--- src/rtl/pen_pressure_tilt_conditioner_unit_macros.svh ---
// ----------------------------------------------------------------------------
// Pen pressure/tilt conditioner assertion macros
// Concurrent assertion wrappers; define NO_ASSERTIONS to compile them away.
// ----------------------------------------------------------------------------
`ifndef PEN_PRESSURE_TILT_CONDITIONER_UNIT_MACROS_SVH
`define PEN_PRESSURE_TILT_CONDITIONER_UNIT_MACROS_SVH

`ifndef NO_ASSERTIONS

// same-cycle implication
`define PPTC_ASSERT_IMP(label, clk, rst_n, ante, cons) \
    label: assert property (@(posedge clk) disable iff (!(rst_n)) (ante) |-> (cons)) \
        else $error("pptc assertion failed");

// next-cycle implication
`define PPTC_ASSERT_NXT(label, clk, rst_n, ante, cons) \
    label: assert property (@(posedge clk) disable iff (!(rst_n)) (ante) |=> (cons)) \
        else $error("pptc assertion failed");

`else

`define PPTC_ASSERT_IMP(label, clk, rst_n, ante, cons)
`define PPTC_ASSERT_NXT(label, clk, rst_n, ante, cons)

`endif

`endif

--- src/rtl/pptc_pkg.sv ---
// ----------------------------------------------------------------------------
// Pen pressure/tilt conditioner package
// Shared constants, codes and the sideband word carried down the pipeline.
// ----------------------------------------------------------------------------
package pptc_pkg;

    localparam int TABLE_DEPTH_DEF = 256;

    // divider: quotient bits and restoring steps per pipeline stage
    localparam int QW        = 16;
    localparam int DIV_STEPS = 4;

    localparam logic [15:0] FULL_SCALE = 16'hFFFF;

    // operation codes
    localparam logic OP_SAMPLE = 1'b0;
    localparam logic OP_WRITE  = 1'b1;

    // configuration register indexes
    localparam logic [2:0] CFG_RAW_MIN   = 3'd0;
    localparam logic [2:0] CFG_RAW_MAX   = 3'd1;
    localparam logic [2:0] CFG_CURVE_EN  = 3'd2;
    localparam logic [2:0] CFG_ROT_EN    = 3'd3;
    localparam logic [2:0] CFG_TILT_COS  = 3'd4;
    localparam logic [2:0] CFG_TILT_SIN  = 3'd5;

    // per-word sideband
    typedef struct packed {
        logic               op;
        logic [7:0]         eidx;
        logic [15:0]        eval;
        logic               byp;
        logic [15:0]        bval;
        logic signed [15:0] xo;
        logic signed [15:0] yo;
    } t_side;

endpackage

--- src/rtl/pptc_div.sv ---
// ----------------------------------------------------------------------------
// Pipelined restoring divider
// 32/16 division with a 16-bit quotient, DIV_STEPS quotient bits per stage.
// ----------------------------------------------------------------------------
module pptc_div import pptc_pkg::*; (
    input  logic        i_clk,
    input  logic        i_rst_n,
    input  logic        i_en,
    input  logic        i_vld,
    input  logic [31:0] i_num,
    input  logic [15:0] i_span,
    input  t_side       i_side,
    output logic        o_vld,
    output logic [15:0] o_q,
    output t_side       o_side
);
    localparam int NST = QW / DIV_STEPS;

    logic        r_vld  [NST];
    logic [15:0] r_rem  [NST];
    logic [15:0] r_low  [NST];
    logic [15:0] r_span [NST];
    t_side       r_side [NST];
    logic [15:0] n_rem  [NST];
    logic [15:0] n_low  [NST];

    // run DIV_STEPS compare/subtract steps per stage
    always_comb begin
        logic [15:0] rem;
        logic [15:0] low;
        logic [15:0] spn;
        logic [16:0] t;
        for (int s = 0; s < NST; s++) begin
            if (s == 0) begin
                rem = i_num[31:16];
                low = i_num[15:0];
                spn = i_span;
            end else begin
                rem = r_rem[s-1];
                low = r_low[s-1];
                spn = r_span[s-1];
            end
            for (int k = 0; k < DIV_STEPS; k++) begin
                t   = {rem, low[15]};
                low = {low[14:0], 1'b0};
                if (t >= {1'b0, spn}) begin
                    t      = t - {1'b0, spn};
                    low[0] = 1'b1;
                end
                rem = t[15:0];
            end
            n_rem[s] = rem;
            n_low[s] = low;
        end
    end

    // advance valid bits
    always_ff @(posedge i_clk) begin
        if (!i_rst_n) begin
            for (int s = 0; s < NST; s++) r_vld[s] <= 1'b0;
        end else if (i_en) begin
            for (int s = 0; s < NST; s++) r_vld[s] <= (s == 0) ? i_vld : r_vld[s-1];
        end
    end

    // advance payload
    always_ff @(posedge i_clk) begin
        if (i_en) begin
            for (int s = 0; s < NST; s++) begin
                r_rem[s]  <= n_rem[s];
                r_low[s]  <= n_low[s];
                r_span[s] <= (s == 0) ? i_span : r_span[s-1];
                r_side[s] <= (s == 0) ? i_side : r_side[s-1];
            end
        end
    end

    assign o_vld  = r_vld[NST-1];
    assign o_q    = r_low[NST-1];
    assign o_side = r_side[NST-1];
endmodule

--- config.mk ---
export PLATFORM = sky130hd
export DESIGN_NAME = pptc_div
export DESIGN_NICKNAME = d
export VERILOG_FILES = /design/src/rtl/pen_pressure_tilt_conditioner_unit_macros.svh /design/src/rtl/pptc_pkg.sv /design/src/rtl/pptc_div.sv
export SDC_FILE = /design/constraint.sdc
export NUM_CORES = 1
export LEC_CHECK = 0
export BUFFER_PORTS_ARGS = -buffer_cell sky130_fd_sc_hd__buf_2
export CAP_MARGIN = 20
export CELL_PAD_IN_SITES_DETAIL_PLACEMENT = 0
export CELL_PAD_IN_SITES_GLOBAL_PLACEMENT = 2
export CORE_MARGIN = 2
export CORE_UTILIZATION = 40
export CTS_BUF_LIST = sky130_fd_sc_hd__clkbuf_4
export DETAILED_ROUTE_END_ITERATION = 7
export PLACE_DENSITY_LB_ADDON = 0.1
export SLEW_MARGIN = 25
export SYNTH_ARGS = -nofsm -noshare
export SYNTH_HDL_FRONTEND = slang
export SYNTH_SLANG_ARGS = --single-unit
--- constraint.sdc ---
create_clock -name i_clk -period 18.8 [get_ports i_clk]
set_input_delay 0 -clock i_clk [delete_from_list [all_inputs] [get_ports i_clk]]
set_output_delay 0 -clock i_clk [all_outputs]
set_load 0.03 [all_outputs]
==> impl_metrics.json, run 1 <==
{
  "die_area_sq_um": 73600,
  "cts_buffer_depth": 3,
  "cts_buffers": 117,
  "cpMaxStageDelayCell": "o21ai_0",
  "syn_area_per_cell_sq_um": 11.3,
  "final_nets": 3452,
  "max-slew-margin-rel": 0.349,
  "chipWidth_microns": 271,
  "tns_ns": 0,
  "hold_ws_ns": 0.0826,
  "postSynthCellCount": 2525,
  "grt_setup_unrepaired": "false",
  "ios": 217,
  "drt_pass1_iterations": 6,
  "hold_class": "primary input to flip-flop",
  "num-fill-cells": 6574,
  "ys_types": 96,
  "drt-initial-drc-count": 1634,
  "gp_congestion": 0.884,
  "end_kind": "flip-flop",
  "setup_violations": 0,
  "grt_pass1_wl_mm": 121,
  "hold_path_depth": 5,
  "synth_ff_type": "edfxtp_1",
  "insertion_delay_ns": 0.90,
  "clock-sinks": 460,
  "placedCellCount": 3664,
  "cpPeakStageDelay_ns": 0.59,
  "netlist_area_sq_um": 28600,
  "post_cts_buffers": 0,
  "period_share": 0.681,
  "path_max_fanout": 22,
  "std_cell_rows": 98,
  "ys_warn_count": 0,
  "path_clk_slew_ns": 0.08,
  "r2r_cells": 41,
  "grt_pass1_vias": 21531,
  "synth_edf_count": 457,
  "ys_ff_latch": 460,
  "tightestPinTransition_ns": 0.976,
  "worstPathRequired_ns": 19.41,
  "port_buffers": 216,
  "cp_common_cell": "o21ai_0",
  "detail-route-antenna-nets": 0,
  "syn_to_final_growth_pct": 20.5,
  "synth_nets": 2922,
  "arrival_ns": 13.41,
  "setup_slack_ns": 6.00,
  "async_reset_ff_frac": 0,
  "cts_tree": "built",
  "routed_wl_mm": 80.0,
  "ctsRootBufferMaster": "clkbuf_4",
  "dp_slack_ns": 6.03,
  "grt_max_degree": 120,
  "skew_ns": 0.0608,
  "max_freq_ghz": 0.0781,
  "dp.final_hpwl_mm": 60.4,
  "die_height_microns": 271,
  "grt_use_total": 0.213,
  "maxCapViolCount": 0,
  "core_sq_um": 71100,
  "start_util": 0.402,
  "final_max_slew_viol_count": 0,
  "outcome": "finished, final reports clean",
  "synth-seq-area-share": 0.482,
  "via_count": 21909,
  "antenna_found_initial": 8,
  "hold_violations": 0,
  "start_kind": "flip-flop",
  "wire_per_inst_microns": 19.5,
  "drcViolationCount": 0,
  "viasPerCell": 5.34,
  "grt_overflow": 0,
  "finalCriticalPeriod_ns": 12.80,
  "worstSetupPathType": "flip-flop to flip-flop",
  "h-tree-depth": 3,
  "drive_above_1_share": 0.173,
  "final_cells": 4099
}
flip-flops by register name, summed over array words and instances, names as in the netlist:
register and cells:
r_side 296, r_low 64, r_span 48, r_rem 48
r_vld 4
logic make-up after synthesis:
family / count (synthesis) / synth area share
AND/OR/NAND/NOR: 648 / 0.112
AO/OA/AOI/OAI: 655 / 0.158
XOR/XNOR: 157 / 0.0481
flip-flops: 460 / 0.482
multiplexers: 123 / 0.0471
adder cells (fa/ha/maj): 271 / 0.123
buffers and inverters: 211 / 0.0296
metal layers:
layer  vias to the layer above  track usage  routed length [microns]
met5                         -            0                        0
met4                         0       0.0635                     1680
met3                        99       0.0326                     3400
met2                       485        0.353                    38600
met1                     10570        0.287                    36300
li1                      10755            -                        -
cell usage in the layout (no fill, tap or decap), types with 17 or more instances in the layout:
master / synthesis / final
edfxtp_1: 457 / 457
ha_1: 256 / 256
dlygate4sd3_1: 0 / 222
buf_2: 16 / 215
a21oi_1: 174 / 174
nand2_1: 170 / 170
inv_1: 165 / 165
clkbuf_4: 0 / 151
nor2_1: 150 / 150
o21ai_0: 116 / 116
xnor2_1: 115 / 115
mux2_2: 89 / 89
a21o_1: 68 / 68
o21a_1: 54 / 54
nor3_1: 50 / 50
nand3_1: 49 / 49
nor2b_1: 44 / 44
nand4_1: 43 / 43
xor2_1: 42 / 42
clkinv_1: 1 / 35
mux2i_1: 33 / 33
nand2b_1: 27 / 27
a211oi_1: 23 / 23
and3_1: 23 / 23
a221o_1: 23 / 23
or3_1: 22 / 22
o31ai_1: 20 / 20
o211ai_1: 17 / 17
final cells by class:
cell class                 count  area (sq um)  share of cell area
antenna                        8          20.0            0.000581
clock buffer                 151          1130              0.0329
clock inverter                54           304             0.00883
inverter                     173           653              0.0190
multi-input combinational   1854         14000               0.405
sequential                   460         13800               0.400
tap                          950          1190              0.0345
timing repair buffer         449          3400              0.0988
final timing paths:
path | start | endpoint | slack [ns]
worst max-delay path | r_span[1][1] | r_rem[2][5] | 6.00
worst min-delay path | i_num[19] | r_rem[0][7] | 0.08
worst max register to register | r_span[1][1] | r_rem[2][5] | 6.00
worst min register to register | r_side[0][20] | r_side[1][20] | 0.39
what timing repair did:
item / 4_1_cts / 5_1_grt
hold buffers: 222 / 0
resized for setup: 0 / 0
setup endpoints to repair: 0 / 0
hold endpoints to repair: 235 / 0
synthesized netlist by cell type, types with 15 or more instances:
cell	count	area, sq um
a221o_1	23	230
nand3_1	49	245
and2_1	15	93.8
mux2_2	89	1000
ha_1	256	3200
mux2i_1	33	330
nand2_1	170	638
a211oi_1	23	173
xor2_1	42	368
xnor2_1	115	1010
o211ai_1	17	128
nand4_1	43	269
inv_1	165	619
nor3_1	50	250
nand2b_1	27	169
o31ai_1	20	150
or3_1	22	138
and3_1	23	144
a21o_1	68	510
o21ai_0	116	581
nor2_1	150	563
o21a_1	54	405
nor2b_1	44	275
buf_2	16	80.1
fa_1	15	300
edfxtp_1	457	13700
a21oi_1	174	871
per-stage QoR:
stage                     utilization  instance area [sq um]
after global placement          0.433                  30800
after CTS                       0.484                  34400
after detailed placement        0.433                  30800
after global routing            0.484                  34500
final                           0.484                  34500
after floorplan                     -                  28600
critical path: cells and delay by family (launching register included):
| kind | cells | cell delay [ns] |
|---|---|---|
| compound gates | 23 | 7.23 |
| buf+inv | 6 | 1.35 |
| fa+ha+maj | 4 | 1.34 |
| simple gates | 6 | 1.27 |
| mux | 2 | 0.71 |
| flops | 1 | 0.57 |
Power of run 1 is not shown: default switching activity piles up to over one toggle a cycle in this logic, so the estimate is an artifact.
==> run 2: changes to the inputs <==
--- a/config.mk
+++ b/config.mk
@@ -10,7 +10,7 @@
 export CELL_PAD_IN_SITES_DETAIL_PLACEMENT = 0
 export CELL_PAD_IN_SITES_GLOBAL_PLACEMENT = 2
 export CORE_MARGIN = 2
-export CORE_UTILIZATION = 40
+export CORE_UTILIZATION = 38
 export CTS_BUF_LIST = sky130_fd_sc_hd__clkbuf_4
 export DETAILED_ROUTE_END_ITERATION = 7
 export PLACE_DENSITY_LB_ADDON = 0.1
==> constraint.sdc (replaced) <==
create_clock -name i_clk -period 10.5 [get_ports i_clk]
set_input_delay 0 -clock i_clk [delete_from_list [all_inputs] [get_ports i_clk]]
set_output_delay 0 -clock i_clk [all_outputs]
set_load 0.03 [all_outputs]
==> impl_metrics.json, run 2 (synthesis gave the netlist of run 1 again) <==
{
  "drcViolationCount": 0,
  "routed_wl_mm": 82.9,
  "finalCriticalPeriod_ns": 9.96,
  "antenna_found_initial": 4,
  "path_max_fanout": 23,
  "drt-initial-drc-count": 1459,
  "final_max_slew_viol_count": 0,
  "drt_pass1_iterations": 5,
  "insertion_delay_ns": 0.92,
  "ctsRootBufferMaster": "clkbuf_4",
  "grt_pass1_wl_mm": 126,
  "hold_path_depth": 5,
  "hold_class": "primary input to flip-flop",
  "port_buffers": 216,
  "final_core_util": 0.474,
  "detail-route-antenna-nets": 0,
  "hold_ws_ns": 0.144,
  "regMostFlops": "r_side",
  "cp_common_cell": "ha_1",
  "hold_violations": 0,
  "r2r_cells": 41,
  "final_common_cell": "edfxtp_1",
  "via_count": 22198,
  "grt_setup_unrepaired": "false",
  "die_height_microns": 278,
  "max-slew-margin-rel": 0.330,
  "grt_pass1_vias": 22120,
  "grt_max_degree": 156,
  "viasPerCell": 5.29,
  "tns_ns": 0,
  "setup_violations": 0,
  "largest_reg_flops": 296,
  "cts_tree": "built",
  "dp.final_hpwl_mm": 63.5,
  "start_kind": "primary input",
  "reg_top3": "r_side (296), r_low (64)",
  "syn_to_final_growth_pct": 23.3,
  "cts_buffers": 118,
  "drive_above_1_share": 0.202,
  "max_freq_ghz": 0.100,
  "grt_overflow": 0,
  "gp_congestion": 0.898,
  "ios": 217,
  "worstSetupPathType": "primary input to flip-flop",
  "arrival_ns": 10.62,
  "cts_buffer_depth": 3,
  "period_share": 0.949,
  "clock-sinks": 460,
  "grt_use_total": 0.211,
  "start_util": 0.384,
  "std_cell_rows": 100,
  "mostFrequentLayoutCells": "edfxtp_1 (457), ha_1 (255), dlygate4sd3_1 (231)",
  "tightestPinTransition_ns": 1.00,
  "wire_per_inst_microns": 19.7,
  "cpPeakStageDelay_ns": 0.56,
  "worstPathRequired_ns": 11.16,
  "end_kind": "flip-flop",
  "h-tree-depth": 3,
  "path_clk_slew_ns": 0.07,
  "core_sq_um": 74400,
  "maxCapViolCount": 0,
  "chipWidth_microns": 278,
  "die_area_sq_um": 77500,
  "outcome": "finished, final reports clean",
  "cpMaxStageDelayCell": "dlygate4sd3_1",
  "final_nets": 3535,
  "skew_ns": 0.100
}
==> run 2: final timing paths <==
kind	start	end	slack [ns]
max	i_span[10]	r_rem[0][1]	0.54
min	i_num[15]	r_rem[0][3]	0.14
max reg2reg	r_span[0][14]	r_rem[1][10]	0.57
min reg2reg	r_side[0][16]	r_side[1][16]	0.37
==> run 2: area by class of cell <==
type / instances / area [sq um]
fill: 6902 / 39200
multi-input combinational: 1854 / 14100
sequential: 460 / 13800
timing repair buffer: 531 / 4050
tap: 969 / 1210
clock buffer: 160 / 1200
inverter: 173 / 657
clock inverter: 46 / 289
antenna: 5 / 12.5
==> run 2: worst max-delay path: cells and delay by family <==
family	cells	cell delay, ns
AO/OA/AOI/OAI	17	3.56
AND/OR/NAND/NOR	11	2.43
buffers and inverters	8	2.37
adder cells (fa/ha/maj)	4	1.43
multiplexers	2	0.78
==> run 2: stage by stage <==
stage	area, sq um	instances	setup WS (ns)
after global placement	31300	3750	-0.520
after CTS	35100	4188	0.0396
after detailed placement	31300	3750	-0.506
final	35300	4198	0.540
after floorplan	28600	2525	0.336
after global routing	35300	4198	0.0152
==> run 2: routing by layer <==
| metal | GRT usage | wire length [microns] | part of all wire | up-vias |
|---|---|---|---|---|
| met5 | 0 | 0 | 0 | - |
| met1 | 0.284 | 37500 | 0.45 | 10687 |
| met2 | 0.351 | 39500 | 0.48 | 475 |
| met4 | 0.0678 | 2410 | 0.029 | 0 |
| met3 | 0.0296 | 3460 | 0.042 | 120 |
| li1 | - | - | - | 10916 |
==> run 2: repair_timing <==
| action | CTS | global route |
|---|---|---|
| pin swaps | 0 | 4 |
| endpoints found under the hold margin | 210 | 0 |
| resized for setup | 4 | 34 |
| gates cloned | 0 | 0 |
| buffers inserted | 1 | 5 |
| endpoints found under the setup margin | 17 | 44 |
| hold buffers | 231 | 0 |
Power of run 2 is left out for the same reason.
==================================================
→ **WHAT THIS TASK INVOLVES**
Copy each line of the listing that contains "same".

→ **WRITTEN ANSWER**
// same-cycle implication
Power of run 2 is left out for the same reason.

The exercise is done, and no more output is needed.